*Your instructions:* Locate, in the data below, the line that contains "export CORE_MARGIN = 2" and the line that contains "- STA classifies"; reproduce exactly those two lines and every line between them, nothing more.

[[ Extracted material, beginning ]]

Background: an optimization exercise with open tools, aiming at small area and a short achievable clock period. Do not read the settings as production practice. No run shown here included a check of the RTL's function; only the layout flow was run.

## flow/design.v (module list and top-level ports; edited modules follow where they fit)
// module fa: 10 lines
// module FFT64: 3855 lines
module FFT64 #(
    parameter width = 16
) (
    input                           clk,
    input                           rst_n,
    input                           di_en,
    input       signed  [width-1:0] di_re,
    input       signed  [width-1:0] di_img,
    output reg                      do_en,
    output reg  signed  [width-1:0] do_re,
    output reg  signed  [width-1:0] do_img
);
  // ...
==> flow/run.sh <==
#!/bin/bash
# synth_recipe.tcl (not shown) runs the flow's synth.tcl, then flattens the netlist and writes it again
# the make line also repeats each setting of config.mk as NAME=value (left out here)
make -C /OpenROAD-flow-scripts/flow DESIGN_CONFIG=/design/flow/config.mk WORK_HOME=/design/flow/orfs CLKGATE_MAP_FILE= SYNTH_SCRIPT=/design/flow/synth_recipe.tcl finish
==> flow/config.mk <==
export PLATFORM = sky130hd
export DESIGN_NAME = FFT64
export DESIGN_NICKNAME = FFT64
export VERILOG_FILES = /design/flow/design.v
export SDC_FILE = /design/flow/constraint.sdc
export NUM_CORES = 8
export LEC_CHECK = 0
export CAP_MARGIN = 20
export CORE_MARGIN = 2
export CORE_UTILIZATION = 40
export SLEW_MARGIN = 20
export SYNTH_HIERARCHICAL = 1
export SYNTH_MINIMUM_KEEP_SIZE = 0
==> flow/constraint.sdc <==
create_clock -name core_clock -period 11.0 [get_ports {clk}]
set_input_delay 2.2000 -clock core_clock [delete_from_list [all_inputs] [get_ports {clk}]]
set_output_delay 2.2000 -clock core_clock [all_outputs]
set_load 0.01 [all_outputs]
==> run notes, run 1 <==
Layout:
- The layout has around 530 clock buffers.
- The layout has between 100 and 150 buffers outside the clock class.
- The most common cell after layout, fill and taps aside is sky130_fd_sc_hd__dfxtp_1.
- The repair_antennas step left the layout with diodes totalling 10.
- The number of non-clock inverters is 815.
- The area of the multi-input gates is slightly below 0.05 mm2.
- The non-clock buffer share of cell area is less than 1%.
- The count of filler cells inserted in the layout is around 30000.
- The fraction of standard cell area in multi-input logic is a little under a third.

Yosys:
- The number of synthesis warnings is between 40 and 50.
- After synthesis the cells add up to about 0.14 mm2.
- The total of flip-flops plus latches after synthesis is 4123.
- The portion of the post-synthesis area used by sequential elements is 60.8%.
- Counting every instance in the synthesized netlist gives about 11000.
- The share of synthesized cell area in full adder, half adder and majority cells is between 10% and 20%.

Timing:
- The clock skew after layout is 66.4 ps.
- After routing, the total negative slack on setup checks comes to 0 ps.
- Once routing completed, OpenROAD measured the worst setup slack at approximately 6600 ps.
- The smallest clock period supported by the final layout is computed as between 4000 and 5000 ps.
- The transition time of the tightest slew-check pin is between 1000 and 1500 ps.
- Hold timing on the final database bottoms out at a slack of around 270 ps.

Die:
- The core outline area is around 0.34 mm2.
- The total die area is 0.345 mm2.
- In this run the horizontal extent of the chip is between 500 and 600 um.
- The starting density of the core is roughly two fifths.

Worst setup path:
- Data arrives at the worst endpoint at around 5200 ps.
- STA classifies the critical path startpoint as a flop.
- The worst path required time is around 12000 ps.
- In this design, the stage delay of the slowest critical-path cell is 800 ps.
- The critical path crosses 8 cells after its start point.
- The largest individual stage delay along the critical path comes from the cell sky130_fd_sc_hd__clkinv_1.

Min path:
- The hold path startpoint is l1_re[27][11].

Placement:
- Once placement completed, the tool counted placed cells totaling 15098.
- The post-place instance area is between 0.1 and 0.15 mm2.
- Timing analysis after detailed placement gives a worst setup slack of 6650 ps.

Drt:
- The detailed-route wire length per cell is around 18 um.

Clocking:
- Once the clock tree was built, the resizer swapped 0 gates to a different size.

Status:
- The run finished with no timing, DRC or antenna violations.
This design comes from an exercise in tuning for small area on the open sky130 flow, not from production work. At most, simulation tests tie the RTL to the original design; equivalence was not proved. The clock port is modelled as an ideal driver, which makes a skipped or thinned clock tree look cheaper than it is; a real chip needs a root buffer or a tree. Power figures rest on the tool's default switching activity, not on a simulated workload.

==> flow/design.v (excerpt) <==
module TopLevelModule(
    input clk,
    input [2:0] switches,
    input confirm_key1,
    input confirm_key2,
    input reset_key,
    output [1:0] player_led,
    output [1:0] winner_led
);
make LEC_CHECK=0 ABC_AREA=1 ABC_CLOCK_PERIOD_IN_PS=10000 CAP_MARGIN=0 CORE_MARGIN=2 CORE_UTILIZATION=60 SLEW_MARGIN=0 finish   # period 10.0 ns
run.sh (not shown) runs the stock make flow with config.mk's settings and CLKGATE_MAP_FILE= SYNTH_SCRIPT=/design/flow/synth_recipe.tcl, a recipe that flattens the netlist after the stock synthesis.
The starting point finished clean.
Change:
Settings changed: CTS_BUF_LIST set to sky130_fd_sc_hd__clkbuf_8, CTS_CLUSTER_DIAMETER set to 300, CTS_CLUSTER_SIZE set to 64.
Outcome: Design area is unchanged; clock skew barely changes; combinational power hardly moves; critical path depth does not change; maximum frequency goes down by 1.1%; utilization is unchanged; global-route usage stays the same; die area is unchanged; cell count does not change.
No functional check of the RTL was part of any run of this note.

[[ Extracted material, end ]]

*The answer:*
export CORE_MARGIN = 2
export CORE_UTILIZATION = 40
export SLEW_MARGIN = 20
export SYNTH_HIERARCHICAL = 1
export SYNTH_MINIMUM_KEEP_SIZE = 0
==> flow/constraint.sdc <==
create_clock -name core_clock -period 11.0 [get_ports {clk}]
set_input_delay 2.2000 -clock core_clock [delete_from_list [all_inputs] [get_ports {clk}]]
set_output_delay 2.2000 -clock core_clock [all_outputs]
set_load 0.01 [all_outputs]
==> run notes, run 1 <==
Layout:
- The layout has around 530 clock buffers.
- The layout has between 100 and 150 buffers outside the clock class.
- The most common cell after layout, fill and taps aside is sky130_fd_sc_hd__dfxtp_1.
- The repair_antennas step left the layout with diodes totalling 10.
- The number of non-clock inverters is 815.
- The area of the multi-input gates is slightly below 0.05 mm2.
- The non-clock buffer share of cell area is less than 1%.
- The count of filler cells inserted in the layout is around 30000.
- The fraction of standard cell area in multi-input logic is a little under a third.

Yosys:
- The number of synthesis warnings is between 40 and 50.
- After synthesis the cells add up to about 0.14 mm2.
- The total of flip-flops plus latches after synthesis is 4123.
- The portion of the post-synthesis area used by sequential elements is 60.8%.
- Counting every instance in the synthesized netlist gives about 11000.
- The share of synthesized cell area in full adder, half adder and majority cells is between 10% and 20%.

Timing:
- The clock skew after layout is 66.4 ps.
- After routing, the total negative slack on setup checks comes to 0 ps.
- Once routing completed, OpenROAD measured the worst setup slack at approximately 6600 ps.
- The smallest clock period supported by the final layout is computed as between 4000 and 5000 ps.
- The transition time of the tightest slew-check pin is between 1000 and 1500 ps.
- Hold timing on the final database bottoms out at a slack of around 270 ps.

Die:
- The core outline area is around 0.34 mm2.
- The total die area is 0.345 mm2.
- In this run the horizontal extent of the chip is between 500 and 600 um.
- The starting density of the core is roughly two fifths.

Worst setup path:
- Data arrives at the worst endpoint at around 5200 ps.
- STA classifies the critical path startpoint as a flop.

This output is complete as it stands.